== Records to process ==
◆ ◆ ◆ ◆

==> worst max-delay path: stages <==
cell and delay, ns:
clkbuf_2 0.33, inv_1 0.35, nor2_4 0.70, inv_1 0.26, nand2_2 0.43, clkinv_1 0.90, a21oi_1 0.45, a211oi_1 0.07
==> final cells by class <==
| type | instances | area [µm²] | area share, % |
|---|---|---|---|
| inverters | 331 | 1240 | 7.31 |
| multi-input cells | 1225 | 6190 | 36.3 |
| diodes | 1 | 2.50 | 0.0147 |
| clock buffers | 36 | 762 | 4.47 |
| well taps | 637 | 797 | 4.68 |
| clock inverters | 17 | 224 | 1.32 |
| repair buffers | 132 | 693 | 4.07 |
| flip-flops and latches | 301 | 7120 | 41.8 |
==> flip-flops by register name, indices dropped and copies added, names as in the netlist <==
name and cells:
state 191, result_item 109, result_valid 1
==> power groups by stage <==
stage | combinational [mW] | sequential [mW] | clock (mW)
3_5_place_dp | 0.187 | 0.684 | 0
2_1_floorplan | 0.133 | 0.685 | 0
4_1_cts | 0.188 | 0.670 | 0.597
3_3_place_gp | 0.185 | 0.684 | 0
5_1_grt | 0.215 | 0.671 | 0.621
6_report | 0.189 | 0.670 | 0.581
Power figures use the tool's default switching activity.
==> src/icymd_out_reg.sv <==
// result register between the framer and the output channel
`timescale 1ns / 1ps

module icymd_out_reg (
  input  logic               clk,
  input  logic               rst_n,
  input  logic               accept,
  input  icymd_pkg::result_t res,
  output logic               busy,
  output logic               out_valid,
  input  logic               out_stall,
  output icymd_pkg::byte_t   out_byte,
  output logic               out_is_meta,
  output logic               out_last
);
  import icymd_pkg::*;

  logic  valid_r, valid_nxt;
  byte_t data_r;
  logic  meta_r;
  logic  last_r;

  // full and held by the receiver: nothing can move in
  assign busy = valid_r & out_stall;

  always_comb begin
    valid_nxt = valid_r & out_stall;
    if (accept && res.emit) begin
      valid_nxt = 1'b1;
    end
  end

  always_ff @(posedge clk) begin
    if (!rst_n) begin
      valid_r <= 1'b0;
    end else begin
      valid_r <= valid_nxt;
    end
  end

  always_ff @(posedge clk) begin
    if (accept && res.emit) begin
      data_r <= res.data;
      meta_r <= res.is_meta;
      last_r <= res.last;
    end
  end

  assign out_valid   = valid_r;
  assign out_byte    = data_r;
  assign out_is_meta = meta_r;
  assign out_last    = last_r;

endmodule

==> src/icy_metadata_demux_unit.sv <==
// top level of the icy stream metadata demultiplexer
`timescale 1ns / 1ps
//
// usage: stream body bytes go in on the in_ channel, one byte per transaction,
// with in_chunk_end marking the last byte of a received chunk. each byte that
// is not a metadata length byte comes out on the out_ channel tagged audio or
// meta, with out_last at the end of an audio interval, a metadata run or a chunk.
// cfg_meta_interval is written with cfg_wr_en while idle; zero means pass-through.
// a result shows on out_valid in the cycle after its byte is accepted.
// throughput: one byte per clock while in_stall is low; the framer state
// updates in the accept cycle and the single result register holds the output.
// in_stall rises only while the result register is full and out_stall is high;
// a stalled result holds its value until taken.
// length bytes are consumed without a result and leave the result register as is.
// reset: synchronous, active low; clears the interval to zero (pass-through),
// the framing phase to start and the result register to empty.
//

module icy_metadata_demux_unit (
  input  logic                   clk,
  input  logic                   rst_n,
  input  logic                   cfg_wr_en,
  input  logic [19:0]            cfg_meta_interval,
  input  logic                   in_valid,
  output logic                   in_stall,
  input  icymd_pkg::byte_t       in_data_byte,
  input  logic                   in_chunk_end,
  output logic                   out_valid,
  input  logic                   out_stall,
  output icymd_pkg::byte_t       out_byte,
  output logic                   out_is_meta,
  output logic                   out_last
);
  import icymd_pkg::*;

  count_t  interval_r;
  logic    accept;
  logic    busy;
  result_t res;

  always_ff @(posedge clk) begin
    if (!rst_n) begin
      interval_r <= '0;
    end else if (cfg_wr_en) begin
      interval_r <= cfg_meta_interval;
    end
  end

  assign in_stall = busy;
  assign accept   = in_valid & ~busy;

  icymd_framer u_framer (
    .clk           (clk),
    .rst_n         (rst_n),
    .accept        (accept),
    .data_byte     (in_data_byte),
    .chunk_end     (in_chunk_end),
    .meta_interval (interval_r),
    .res           (res)
  );

  icymd_out_reg u_out_reg (
    .clk         (clk),
    .rst_n       (rst_n),
    .accept      (accept),
    .res         (res),
    .busy        (busy),
    .out_valid   (out_valid),
    .out_stall   (out_stall),
    .out_byte    (out_byte),
    .out_is_meta (out_is_meta),
    .out_last    (out_last)
  );

  // input only stalls behind a held result
  a_stall_needs_result: assert property (@(posedge clk) disable iff (!rst_n)
    in_stall |-> (out_valid && out_stall))
    else $error("in_stall without a held result");

  // pass-through mode always yields a result
  a_passthru_emits: assert property (@(posedge clk) disable iff (!rst_n)
    (accept && interval_r == '0) |=> out_valid)
    else $error("pass-through byte produced no result");

  // a length byte leaves no result behind
  a_length_silent: assert property (@(posedge clk) disable iff (!rst_n)
    (accept && !res.emit && (!out_valid || !out_stall)) |=> !out_valid)
    else $error("result appeared for a length byte");

  // pass-through results are never tagged metadata
  a_passthru_audio: assert property (@(posedge clk) disable iff (!rst_n)
    (accept && interval_r == '0) |=> !out_is_meta)
    else $error("pass-through byte tagged as metadata");

endmodule
--- src/id3v2_chapter_parser_core.sv ---
// top level of the id3v2 chapter parser: config registers, event slot and record streamer
// depends on id3cp_pkg, id3cp_parser and id3cp_ram
//
// usage:
//   input channel (in_valid/in_ready) takes one file byte per beat, last_byte on the
//   final byte of a file. output channel (out_valid/out_ready) gives one beat per
//   title character of each chapter record, one beat with char_valid 0 for an empty
//   title, and the beat that closes the file carries stream_done and chapter_count.
//   config channel (cfg_valid/cfg_ready) is always ready; index 0 is max_records,
//   index 1 is presence_only, other indexes are dropped.
//   throughput: one input byte per cycle. a record streams one beat per cycle, while the
//   receiver is ready, from a two-bank title ram, so a record gives max(1, title length)
//   beats; in_ready drops only while a finished record or end of file waits behind one
//   still streaming. the first beat of a record reaches the outputs through the event
//   slot, streamer, ram read stage and output register, in that order.
//   when the receiver stalls, the output register holds and the ram read stage waits;
//   the parser keeps running until the event slot is full.
//   reset: parse state, config and all valids are set at once; there is no clearing pass.
module id3v2_chapter_parser_core #(
  parameter int MAX_TAG_BYTES     = id3cp_pkg::MAX_TAG_BYTES_DEF,
  parameter int MAX_CHAPTER_COUNT = id3cp_pkg::MAX_CHAPTER_COUNT_DEF,
  parameter int TITLE_CHARS       = id3cp_pkg::TITLE_CHARS_DEF
) (
  input  logic                           clk,
  input  logic                           rst,
  input  logic                           in_valid,
  output logic                           in_ready,
  input  logic [7:0]                     data_byte,
  input  logic                           last_byte,
  output logic                           out_valid,
  input  logic                           out_ready,
  output logic                           record_valid,
  output logic [9:0]                     chapter_index,
  output logic [31:0]                    start_ms,
  output logic [7:0]                     title_char,
  output logic                           char_valid,
  output logic                           record_last,
  output logic                           stream_done,
  output logic [10:0]                    chapter_count,
  input  logic                           cfg_valid,
  output logic                           cfg_ready,
  input  logic [id3cp_pkg::CFG_IDX_W-1:0]  cfg_index,
  input  logic [id3cp_pkg::CFG_DATA_W-1:0] cfg_data
);
  import id3cp_pkg::*;

  localparam int LEN_W = $clog2(TITLE_CHARS + 1);

  typedef struct packed {
    logic        rec;
    logic [9:0]  idx;
    logic [31:0] start;
    logic        cv;
    logic        rlast;
    logic        done;
    logic [10:0] count;
  } beat_t;

  logic [10:0] max_records;
  logic        presence_only;

  logic             accept;
  logic             ev_valid;
  ev_t              ev;
  logic [LEN_W-1:0] ev_kept;
  logic             ram_we;
  logic [LEN_W:0]   ram_waddr;
  logic [7:0]       ram_wdata;
  logic [7:0]       ram_rdata;

  logic             job_valid;
  ev_t              job_ev;
  logic [LEN_W-1:0] job_kept;
  logic             job_take;

  logic             act_valid;
  ev_t              act_ev;
  logic [LEN_W-1:0] act_kept;
  logic [LEN_W-1:0] act_i;
  logic             entry_last;
  logic             issue;
  beat_t            issue_beat;

  logic  s1_valid;
  beat_t s1;
  logic  ram_en;
  logic  out_load;
  beat_t out_b;
  logic [7:0] out_char;

  assign cfg_ready = 1'b1;

  always_ff @(posedge clk) begin
    if (rst) begin
      max_records   <= MAX_RECORDS_RESET;
      presence_only <= 1'b0;
    end else if (cfg_valid && cfg_ready) begin
      case (cfg_index)
        CFG_MAX_RECORDS:   max_records <= cfg_data;
        CFG_PRESENCE_ONLY: presence_only <= cfg_data[0];
        default: ;
      endcase
    end
  end

  // the event slot can refill in the cycle it hands its event to the streamer
  assign in_ready = !job_valid || job_take;
  assign accept   = in_valid && in_ready;

  id3cp_parser #(
    .MAX_TAG_BYTES     (MAX_TAG_BYTES),
    .MAX_CHAPTER_COUNT (MAX_CHAPTER_COUNT),
    .TITLE_CHARS       (TITLE_CHARS),
    .LEN_W             (LEN_W)
  ) u_parser (
    .clk           (clk),
    .rst           (rst),
    .accept        (accept),
    .data_byte     (data_byte),
    .last_byte     (last_byte),
    .max_records   (max_records),
    .presence_only (presence_only),
    .ev_valid      (ev_valid),
    .ev            (ev),
    .ev_kept       (ev_kept),
    .ram_we        (ram_we),
    .ram_waddr     (ram_waddr),
    .ram_wdata     (ram_wdata)
  );

  id3cp_ram #(
    .WIDTH (8),
    .DEPTH (2 ** (LEN_W + 1))
  ) u_title_ram (
    .clk   (clk),
    .we    (ram_we),
    .waddr (ram_waddr),
    .wdata (ram_wdata),
    .re    (ram_en),
    .raddr ({act_ev.bank, act_i}),
    .rdata (ram_rdata)
  );

  // streamer: one beat issued per cycle from the active event while the ram read stage can advance
  assign entry_last = !act_ev.rec || (act_kept == '0) ||
                      (({1'b0, act_i} + (LEN_W + 1)'(1)) == {1'b0, act_kept});
  assign out_load   = s1_valid && (!out_valid || out_ready);
  assign ram_en     = !s1_valid || out_load;
  assign issue      = act_valid && ram_en;
  assign job_take   = job_valid && (!act_valid || (issue && entry_last));

  always_comb begin
    issue_beat       = '0;
    issue_beat.rec   = act_ev.rec;
    issue_beat.idx   = act_ev.rec ? act_ev.idx : 10'd0;
    issue_beat.start = act_ev.rec ? act_ev.start : 32'd0;
    issue_beat.cv    = act_ev.rec && (act_kept != '0);
    issue_beat.rlast = act_ev.rec && entry_last;
    issue_beat.done  = act_ev.done && entry_last;
    issue_beat.count = (act_ev.done && entry_last) ? act_ev.count : 11'd0;
  end

  always_ff @(posedge clk) begin
    if (rst) begin
      job_valid <= 1'b0;
    end else if (ev_valid) begin
      job_valid <= 1'b1;
    end else if (job_take) begin
      job_valid <= 1'b0;
    end
  end

  always_ff @(posedge clk) begin
    if (ev_valid) begin
      job_ev   <= ev;
      job_kept <= ev_kept;
    end
  end

  always_ff @(posedge clk) begin
    if (rst) begin
      act_valid <= 1'b0;
    end else if (job_take) begin
      act_valid <= 1'b1;
    end else if (issue && entry_last) begin
      act_valid <= 1'b0;
    end
  end

  always_ff @(posedge clk) begin
    if (job_take) begin
      act_ev   <= job_ev;
      act_kept <= job_kept;
      act_i    <= '0;
    end else if (issue) begin
      act_i <= act_i + LEN_W'(1);
    end
  end

  // ram read stage, moves in step with the ram read enable
  always_ff @(posedge clk) begin
    if (rst) begin
      s1_valid <= 1'b0;
    end else if (ram_en) begin
      s1_valid <= issue;
    end
  end

  always_ff @(posedge clk) begin
    if (ram_en) begin
      s1 <= issue_beat;
    end
  end

  always_ff @(posedge clk) begin
    if (rst) begin
      out_valid <= 1'b0;
    end else if (out_load) begin
      out_valid <= 1'b1;
    end else if (out_ready) begin
      out_valid <= 1'b0;
    end
  end

  always_ff @(posedge clk) begin
    if (out_load) begin
      out_b    <= s1;
      out_char <= s1.cv ? ram_rdata : 8'd0;
    end
  end

  assign record_valid  = out_b.rec;
  assign chapter_index = out_b.idx;
  assign start_ms      = out_b.start;
  assign title_char    = out_char;
  assign char_valid    = out_b.cv;
  assign record_last   = out_b.rlast;
  assign stream_done   = out_b.done;
  assign chapter_count = out_b.count;

  // a pending event is picked up as soon as the streamer is free
  a_job_taken: assert property (@(posedge clk) disable iff (rst)
    job_valid && !act_valid |=> act_valid)
    else $error("pending event not taken by idle streamer");

  // the parser never writes the bank that is being streamed
  a_bank_apart: assert property (@(posedge clk) disable iff (rst)
    !(ram_we && act_valid && act_ev.rec && (ram_waddr[LEN_W] == act_ev.bank)))
    else $error("title write into bank being streamed");

  // every end of file produces a closing event
  a_last_event: assert property (@(posedge clk) disable iff (rst)
    in_valid && in_ready && last_byte |=> job_valid)
    else $error("end of file left no event");

endmodule

--- src/id3cp_ram.sv ---
// generic single write port, single read port ram with registered read and read enable
// no dependencies
module id3cp_ram #(
  parameter int WIDTH = 8,
  parameter int DEPTH = 128
) (
  input  logic                     clk,
  input  logic                     we,
  input  logic [$clog2(DEPTH)-1:0] waddr,
  input  logic [WIDTH-1:0]         wdata,
  input  logic                     re,
  input  logic [$clog2(DEPTH)-1:0] raddr,
  output logic [WIDTH-1:0]         rdata
);

  logic [WIDTH-1:0] mem [DEPTH];

  always_ff @(posedge clk) begin
    if (we) begin
      mem[waddr] <= wdata;
    end
    if (re) begin
      rdata <= mem[raddr];
    end
  end

endmodule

◆ ◆ ◆ ◆

== Problem description ==
Leave out every line after the one with "7120 | 41.8 |". Reproduce the material above exactly from its first line through that line.

== Response area ==
==> worst max-delay path: stages <==
cell and delay, ns:
clkbuf_2 0.33, inv_1 0.35, nor2_4 0.70, inv_1 0.26, nand2_2 0.43, clkinv_1 0.90, a21oi_1 0.45, a211oi_1 0.07
==> final cells by class <==
| type | instances | area [µm²] | area share, % |
|---|---|---|---|
| inverters | 331 | 1240 | 7.31 |
| multi-input cells | 1225 | 6190 | 36.3 |
| diodes | 1 | 2.50 | 0.0147 |
| clock buffers | 36 | 762 | 4.47 |
| well taps | 637 | 797 | 4.68 |
| clock inverters | 17 | 224 | 1.32 |
| repair buffers | 132 | 693 | 4.07 |
| flip-flops and latches | 301 | 7120 | 41.8 |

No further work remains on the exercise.